**Exercise:**
Within the entries below, find the portion that opens with the line containing "export IMPL_post_synth_and_or_nand_nor_area_fraction=0.4510" and closes with the line containing "export IMPL_synth_seq_cells=4". Retype that portion exactly and only.

▽

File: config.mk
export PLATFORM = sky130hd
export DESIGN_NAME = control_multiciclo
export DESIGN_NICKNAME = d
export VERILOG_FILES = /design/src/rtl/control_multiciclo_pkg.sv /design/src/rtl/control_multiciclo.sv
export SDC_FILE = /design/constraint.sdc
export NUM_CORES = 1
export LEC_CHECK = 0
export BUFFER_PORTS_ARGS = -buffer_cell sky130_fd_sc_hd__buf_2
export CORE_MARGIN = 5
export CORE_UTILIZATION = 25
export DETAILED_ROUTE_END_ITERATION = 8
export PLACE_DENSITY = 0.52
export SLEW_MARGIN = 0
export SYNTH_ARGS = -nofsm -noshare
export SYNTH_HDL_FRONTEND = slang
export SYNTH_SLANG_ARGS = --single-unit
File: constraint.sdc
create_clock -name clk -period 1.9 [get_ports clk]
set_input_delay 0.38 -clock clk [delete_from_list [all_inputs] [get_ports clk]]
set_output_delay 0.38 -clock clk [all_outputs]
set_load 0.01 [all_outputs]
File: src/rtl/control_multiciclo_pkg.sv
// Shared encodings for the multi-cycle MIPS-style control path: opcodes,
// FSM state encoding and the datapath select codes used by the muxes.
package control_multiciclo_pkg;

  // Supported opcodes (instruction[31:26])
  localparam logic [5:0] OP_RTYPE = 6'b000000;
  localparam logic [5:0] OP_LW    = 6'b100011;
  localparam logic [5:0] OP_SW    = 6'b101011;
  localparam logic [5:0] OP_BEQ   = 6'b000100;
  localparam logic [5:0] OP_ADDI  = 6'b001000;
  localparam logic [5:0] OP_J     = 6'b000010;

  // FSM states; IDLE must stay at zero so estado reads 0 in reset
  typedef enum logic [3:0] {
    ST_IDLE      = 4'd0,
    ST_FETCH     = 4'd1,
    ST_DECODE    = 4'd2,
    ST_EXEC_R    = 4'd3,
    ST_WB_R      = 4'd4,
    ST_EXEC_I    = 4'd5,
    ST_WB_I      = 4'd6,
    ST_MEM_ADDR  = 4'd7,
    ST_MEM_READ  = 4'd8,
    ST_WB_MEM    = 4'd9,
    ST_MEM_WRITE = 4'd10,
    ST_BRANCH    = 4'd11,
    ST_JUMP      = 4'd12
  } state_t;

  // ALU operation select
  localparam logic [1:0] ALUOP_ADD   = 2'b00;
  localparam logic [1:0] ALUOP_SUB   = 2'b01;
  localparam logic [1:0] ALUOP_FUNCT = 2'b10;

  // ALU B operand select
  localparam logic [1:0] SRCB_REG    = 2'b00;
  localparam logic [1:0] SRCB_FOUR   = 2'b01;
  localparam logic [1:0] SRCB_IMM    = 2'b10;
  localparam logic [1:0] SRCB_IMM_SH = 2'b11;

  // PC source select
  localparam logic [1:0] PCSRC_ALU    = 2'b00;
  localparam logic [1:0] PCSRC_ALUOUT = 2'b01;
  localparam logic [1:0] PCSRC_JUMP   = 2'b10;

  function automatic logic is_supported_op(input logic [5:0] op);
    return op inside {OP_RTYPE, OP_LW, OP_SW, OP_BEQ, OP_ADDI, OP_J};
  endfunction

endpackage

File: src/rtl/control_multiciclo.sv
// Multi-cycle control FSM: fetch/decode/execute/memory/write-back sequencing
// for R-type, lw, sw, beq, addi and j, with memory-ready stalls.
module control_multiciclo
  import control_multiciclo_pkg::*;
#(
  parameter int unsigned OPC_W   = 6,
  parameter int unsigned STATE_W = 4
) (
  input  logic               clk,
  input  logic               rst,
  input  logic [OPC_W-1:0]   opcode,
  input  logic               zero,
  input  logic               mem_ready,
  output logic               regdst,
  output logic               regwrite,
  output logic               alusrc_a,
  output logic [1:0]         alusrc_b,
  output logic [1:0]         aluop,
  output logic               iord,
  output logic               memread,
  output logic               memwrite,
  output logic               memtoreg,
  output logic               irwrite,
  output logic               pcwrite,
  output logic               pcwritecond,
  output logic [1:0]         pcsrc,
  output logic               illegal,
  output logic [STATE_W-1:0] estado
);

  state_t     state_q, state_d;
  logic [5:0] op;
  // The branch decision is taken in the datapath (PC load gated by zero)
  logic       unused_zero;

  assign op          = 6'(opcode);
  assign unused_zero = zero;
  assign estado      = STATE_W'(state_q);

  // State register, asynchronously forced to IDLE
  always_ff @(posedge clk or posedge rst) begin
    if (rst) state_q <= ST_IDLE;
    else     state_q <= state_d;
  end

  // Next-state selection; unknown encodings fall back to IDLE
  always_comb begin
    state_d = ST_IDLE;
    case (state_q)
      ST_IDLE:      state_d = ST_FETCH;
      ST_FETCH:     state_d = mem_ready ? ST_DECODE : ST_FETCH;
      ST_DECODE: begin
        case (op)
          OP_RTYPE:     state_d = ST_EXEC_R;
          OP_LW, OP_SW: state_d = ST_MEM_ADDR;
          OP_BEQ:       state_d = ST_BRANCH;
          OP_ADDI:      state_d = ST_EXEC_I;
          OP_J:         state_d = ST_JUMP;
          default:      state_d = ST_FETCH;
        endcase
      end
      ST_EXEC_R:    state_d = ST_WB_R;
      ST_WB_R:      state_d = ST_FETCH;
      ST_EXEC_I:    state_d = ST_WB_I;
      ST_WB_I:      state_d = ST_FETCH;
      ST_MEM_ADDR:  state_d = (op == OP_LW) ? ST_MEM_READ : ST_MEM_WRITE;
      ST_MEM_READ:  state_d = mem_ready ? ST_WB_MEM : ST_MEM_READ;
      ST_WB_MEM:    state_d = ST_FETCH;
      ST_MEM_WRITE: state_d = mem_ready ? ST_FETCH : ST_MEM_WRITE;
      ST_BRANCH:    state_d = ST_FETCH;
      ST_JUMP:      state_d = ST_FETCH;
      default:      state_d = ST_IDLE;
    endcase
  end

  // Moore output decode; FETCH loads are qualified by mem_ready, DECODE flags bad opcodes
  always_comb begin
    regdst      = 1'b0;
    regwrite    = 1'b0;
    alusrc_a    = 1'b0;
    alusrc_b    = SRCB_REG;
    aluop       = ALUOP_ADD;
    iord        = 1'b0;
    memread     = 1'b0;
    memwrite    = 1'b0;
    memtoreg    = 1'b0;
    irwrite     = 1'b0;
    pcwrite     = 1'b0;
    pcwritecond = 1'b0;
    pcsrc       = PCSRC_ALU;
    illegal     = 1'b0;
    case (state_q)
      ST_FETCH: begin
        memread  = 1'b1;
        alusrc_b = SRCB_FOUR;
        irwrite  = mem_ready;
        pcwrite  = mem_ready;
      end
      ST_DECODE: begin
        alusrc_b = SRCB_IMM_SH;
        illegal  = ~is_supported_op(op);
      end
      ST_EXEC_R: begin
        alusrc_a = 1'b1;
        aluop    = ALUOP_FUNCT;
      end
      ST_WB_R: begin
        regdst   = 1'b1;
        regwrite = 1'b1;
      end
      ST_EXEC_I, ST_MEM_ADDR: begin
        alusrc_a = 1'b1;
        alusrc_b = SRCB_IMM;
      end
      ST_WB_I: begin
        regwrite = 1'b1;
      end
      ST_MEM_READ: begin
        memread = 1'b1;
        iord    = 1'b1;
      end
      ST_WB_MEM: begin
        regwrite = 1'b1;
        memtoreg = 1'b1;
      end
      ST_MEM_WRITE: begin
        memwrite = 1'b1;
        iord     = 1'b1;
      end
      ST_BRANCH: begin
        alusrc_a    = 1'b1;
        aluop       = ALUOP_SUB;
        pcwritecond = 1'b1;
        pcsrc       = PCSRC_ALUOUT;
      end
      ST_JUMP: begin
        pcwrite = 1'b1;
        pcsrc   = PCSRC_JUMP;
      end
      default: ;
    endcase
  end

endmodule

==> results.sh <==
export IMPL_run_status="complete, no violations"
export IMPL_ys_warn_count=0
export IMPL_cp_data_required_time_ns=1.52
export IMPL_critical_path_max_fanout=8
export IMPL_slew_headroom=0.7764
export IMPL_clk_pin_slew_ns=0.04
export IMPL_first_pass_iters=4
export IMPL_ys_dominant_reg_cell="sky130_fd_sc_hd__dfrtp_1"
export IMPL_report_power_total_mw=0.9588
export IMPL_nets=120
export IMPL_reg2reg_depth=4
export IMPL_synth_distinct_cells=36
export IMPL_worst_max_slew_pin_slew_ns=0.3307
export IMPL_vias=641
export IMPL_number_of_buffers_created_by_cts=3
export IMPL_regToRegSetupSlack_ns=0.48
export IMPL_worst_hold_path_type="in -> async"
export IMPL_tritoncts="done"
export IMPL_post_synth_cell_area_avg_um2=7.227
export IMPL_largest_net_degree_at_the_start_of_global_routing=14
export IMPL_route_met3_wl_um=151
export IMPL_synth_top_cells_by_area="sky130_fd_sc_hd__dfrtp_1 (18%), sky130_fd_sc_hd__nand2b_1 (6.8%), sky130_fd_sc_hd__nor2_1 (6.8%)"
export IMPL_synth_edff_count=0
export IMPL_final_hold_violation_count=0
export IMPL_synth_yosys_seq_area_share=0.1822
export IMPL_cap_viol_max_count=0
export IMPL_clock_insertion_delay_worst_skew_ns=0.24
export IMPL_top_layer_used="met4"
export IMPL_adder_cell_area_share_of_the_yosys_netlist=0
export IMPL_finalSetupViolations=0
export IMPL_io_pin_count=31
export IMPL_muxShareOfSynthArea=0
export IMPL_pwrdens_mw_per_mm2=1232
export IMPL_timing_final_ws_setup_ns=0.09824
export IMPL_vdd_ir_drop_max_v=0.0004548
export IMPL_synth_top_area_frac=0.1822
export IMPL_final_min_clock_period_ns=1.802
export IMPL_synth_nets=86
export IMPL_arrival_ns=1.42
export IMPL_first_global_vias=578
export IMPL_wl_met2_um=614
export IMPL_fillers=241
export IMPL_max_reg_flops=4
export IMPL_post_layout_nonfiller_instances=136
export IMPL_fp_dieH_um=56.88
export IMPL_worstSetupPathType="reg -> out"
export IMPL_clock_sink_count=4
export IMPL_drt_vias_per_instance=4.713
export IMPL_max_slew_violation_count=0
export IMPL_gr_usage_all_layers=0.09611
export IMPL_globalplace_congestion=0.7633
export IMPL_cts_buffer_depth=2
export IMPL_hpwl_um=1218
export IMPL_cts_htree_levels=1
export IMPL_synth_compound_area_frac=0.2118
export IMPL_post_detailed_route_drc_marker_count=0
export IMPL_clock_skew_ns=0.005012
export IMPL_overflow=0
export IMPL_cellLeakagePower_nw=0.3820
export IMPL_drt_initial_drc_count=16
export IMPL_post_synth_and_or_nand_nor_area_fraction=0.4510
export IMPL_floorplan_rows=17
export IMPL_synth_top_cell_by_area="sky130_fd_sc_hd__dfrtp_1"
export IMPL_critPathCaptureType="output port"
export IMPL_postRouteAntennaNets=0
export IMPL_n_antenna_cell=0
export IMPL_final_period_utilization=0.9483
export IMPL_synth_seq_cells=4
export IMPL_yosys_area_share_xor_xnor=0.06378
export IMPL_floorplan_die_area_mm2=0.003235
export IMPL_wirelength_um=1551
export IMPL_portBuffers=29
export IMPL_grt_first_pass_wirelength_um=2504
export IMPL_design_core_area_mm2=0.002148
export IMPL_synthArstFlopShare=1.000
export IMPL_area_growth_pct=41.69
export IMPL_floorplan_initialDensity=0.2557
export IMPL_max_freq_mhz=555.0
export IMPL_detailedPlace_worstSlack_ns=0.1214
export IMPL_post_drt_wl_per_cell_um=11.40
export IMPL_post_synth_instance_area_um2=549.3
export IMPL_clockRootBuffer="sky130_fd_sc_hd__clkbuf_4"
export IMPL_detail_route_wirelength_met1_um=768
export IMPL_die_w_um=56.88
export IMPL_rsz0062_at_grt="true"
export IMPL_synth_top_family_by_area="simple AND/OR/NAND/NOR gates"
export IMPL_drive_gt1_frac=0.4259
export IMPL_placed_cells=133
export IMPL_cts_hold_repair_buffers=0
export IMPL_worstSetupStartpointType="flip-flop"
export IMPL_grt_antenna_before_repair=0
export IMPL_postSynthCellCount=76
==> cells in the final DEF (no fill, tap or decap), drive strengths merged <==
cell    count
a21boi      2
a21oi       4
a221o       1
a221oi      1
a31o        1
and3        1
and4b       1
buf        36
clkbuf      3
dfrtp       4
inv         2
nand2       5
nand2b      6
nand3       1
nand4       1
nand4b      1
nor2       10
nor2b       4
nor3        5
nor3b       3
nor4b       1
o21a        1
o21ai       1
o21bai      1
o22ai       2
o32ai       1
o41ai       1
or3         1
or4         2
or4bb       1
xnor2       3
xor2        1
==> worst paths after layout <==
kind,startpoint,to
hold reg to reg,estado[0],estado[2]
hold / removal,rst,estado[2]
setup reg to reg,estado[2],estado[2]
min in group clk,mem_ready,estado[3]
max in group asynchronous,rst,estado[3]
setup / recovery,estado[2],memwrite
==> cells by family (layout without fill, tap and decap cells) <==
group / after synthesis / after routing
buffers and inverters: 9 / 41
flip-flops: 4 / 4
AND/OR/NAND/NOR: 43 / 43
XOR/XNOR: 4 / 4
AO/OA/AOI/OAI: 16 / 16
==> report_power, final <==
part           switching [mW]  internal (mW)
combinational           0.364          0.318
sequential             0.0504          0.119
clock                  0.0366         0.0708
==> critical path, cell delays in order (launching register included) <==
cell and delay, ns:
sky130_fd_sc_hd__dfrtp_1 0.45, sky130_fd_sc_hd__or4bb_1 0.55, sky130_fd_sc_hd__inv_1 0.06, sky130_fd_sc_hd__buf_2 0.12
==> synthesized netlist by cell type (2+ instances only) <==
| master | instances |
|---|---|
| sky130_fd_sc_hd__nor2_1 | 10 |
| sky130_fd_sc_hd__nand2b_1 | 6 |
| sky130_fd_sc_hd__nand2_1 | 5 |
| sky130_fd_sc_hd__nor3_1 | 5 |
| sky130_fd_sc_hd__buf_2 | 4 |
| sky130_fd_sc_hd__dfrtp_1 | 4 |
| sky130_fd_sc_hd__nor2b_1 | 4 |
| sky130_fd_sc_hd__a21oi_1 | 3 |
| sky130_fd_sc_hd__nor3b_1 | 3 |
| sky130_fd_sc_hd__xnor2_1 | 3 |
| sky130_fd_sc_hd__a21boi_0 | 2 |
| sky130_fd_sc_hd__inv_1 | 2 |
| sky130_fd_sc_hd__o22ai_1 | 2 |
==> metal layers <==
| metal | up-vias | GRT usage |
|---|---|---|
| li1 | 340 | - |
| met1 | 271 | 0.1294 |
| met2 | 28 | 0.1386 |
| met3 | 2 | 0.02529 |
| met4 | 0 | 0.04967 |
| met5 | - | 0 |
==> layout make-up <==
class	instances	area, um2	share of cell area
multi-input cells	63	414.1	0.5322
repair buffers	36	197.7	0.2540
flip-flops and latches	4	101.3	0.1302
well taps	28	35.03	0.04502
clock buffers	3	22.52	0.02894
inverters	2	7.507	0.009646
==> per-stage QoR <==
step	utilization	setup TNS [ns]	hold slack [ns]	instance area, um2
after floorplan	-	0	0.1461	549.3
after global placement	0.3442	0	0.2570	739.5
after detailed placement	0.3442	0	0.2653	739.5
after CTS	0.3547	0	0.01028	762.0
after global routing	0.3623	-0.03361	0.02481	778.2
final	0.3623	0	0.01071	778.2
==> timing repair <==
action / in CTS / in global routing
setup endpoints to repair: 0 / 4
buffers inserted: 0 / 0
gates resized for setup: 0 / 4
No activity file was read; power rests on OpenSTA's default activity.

△

**Solved problem:**
export IMPL_post_synth_and_or_nand_nor_area_fraction=0.4510
export IMPL_floorplan_rows=17
export IMPL_synth_top_cell_by_area="sky130_fd_sc_hd__dfrtp_1"
export IMPL_critPathCaptureType="output port"
export IMPL_postRouteAntennaNets=0
export IMPL_n_antenna_cell=0
export IMPL_final_period_utilization=0.9483
export IMPL_synth_seq_cells=4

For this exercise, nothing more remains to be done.